Wednesday, February 9, 2011
Meditating on Sensation
Usually, at my Feldenkrais lessons, my teacher has me work with body movements and ways to vary them. The goal is to help me figure out more efficient and comfortable ways to move.
At my last session he asked me to sit in a chair and tell him the sensations I was experiencing.
I pay good money for these sessions and I want to be rid of my pain. But I wasn’t going to sit there and pretend that the only sensation I experience is pain. I have 5 senses, and the pain doesn’t really fit into any of them. It’s internal, in my hip joint.
My first thought was that my teacher was off-topic. Perhaps I’m an off-topic person myself, but I indulged him. The first thing I said was, “My nose is wet and runny. I just came in from the cold.”

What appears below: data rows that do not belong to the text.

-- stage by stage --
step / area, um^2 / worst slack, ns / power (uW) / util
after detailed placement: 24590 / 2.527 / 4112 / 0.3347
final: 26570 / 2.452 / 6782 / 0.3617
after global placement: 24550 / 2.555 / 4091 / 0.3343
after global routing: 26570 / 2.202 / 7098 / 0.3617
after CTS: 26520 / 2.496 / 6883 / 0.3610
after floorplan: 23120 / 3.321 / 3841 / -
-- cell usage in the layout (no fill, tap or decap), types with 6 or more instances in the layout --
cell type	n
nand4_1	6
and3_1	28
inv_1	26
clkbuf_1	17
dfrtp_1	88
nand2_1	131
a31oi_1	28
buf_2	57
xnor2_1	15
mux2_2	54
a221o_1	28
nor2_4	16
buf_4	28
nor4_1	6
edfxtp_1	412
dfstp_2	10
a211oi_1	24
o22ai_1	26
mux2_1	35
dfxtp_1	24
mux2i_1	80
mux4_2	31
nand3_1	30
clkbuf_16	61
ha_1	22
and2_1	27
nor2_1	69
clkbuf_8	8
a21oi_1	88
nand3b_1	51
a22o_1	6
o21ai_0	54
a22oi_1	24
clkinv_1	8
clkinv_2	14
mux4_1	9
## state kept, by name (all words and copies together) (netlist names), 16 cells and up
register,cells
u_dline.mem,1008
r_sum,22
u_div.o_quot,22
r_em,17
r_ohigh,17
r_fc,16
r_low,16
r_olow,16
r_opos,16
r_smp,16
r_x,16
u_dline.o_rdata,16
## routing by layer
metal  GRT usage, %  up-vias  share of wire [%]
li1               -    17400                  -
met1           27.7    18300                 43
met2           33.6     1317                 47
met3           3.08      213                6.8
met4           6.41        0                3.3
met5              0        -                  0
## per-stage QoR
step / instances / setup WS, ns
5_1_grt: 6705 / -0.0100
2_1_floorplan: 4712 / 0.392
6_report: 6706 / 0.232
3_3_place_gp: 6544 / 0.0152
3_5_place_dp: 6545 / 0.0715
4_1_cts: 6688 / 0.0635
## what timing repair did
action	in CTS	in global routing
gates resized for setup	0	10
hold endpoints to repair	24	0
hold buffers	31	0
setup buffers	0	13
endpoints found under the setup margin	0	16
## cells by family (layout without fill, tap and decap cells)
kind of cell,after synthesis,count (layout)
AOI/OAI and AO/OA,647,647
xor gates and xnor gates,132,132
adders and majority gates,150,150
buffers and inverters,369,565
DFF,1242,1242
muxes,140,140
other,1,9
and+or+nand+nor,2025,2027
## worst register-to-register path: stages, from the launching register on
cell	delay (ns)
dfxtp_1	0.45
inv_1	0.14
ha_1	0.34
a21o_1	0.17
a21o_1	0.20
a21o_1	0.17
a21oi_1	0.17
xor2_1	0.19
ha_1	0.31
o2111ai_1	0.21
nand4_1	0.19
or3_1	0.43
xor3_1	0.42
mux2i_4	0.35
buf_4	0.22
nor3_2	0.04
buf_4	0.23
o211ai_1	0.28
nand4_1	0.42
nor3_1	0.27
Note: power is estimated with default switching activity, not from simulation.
[src/design/gyds_pkg.sv]
// Shared types and constants for the grid y-derivative stencil.
`timescale 1ns / 1ps
package gyds_pkg;

  // Grid geometry and line buffer sizing
  localparam int MAX_ROW_LEN = 1024;
  localparam int COL_W       = $clog2(MAX_ROW_LEN);
  localparam int ROW_W       = 16;
  localparam int LEN_W       = 11;

  // Job queue between front and back
  localparam int QDEPTH = 4;
  localparam int QPTR_W = $clog2(QDEPTH);
  localparam int QCNT_W = $clog2(QDEPTH + 1);

  // Configuration register indexes
  localparam int CFG_IDX_W = 2;
  localparam logic [CFG_IDX_W-1:0] REG_ROW_LENGTH      = 2'd0;
  localparam logic [CFG_IDX_W-1:0] REG_ROW_COUNT       = 2'd1;
  localparam logic [CFG_IDX_W-1:0] REG_INVERSE_SPACING = 2'd2;
  localparam int CFG_DATA_W = 32;

  // Reset values of the configuration registers
  localparam logic [LEN_W-1:0] ROW_LENGTH_RST      = 11'd1024;
  localparam logic [ROW_W-1:0] ROW_COUNT_RST       = 16'd2;
  localparam logic [31:0]      INVERSE_SPACING_RST = 32'd42950;

  // Input item
  typedef struct packed {
    logic signed [31:0] sample;
    logic [23:0]        map_scale;
    logic               is_missing;
  } in_t;

  // Result item
  typedef struct packed {
    logic signed [63:0] derivative;
    logic               result_missing;
    logic [15:0]        out_row;
    logic [9:0]         out_col;
    logic               last;
  } out_t;

  // One grid value with its missing flag
  typedef struct packed {
    logic               miss;
    logic signed [31:0] value;
  } point_t;

  // One line buffer word: older row, newer row, newer row's scale
  typedef struct packed {
    point_t      low;
    point_t      up;
    logic [23:0] scale;
  } line_word_t;

  localparam int LINE_W = $bits(line_word_t);

  // Work for the back end: first result (a) and optional top-row result (b)
  typedef struct packed {
    point_t             cur;
    point_t             a_lo;
    point_t             b_lo;
    logic [24:0]        s_a;
    logic [24:0]        s_b;
    logic [ROW_W-1:0]   row;
    logic [COL_W-1:0]   col;
    logic               two;
  } job_t;

  // Front to queue push
  typedef struct packed {
    logic push;
    job_t job;
  } push_t;

endpackage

He said, “cold and runny are sensations. ‘I just came in from the cold” is narrative. I only want to know the sensations you are feeling.” I interrupted him to ask for a tissue. He provided one.
I mentioned the stripes of light coming in from the window blinds. The stripes I felt on my back (which I later discovered were slats comprising the chair back). The furry feel of my sweater on my arms. This went on for about half an hour. These sessions only last an hour. I couldn’t see how this was helping me. Then I decided to check in with the hip pain. It was duller than it had been when I arrived.
My teacher commented that the inner world of sensation is just as rich and varied as the outer world. It just seems to take longer to contact it.
After a while I commented that I was feeling itching at lots of parts of my body. “Excellent,” said my teacher. I laughed. His remark seemed incongrous. Since when is feeling itching excellent?
He said that when the mind shifts to noticing inner sensations a person often feels itching or starts to yawn. I mentioned the pulse I felt in my fingers. The feeling of my rib cage expanding and sinking in.
We finally got around to doing some physical work. I felt like I had wasted half the session.
But then I noticed that the breathing pattern for observing inner sensations is the same as the breathing pattern for meditation. But in meditation the goal is to let the thoughts go. In sensation observation, the goal is to explore them.
And exploring them helps dull the pain. Yay!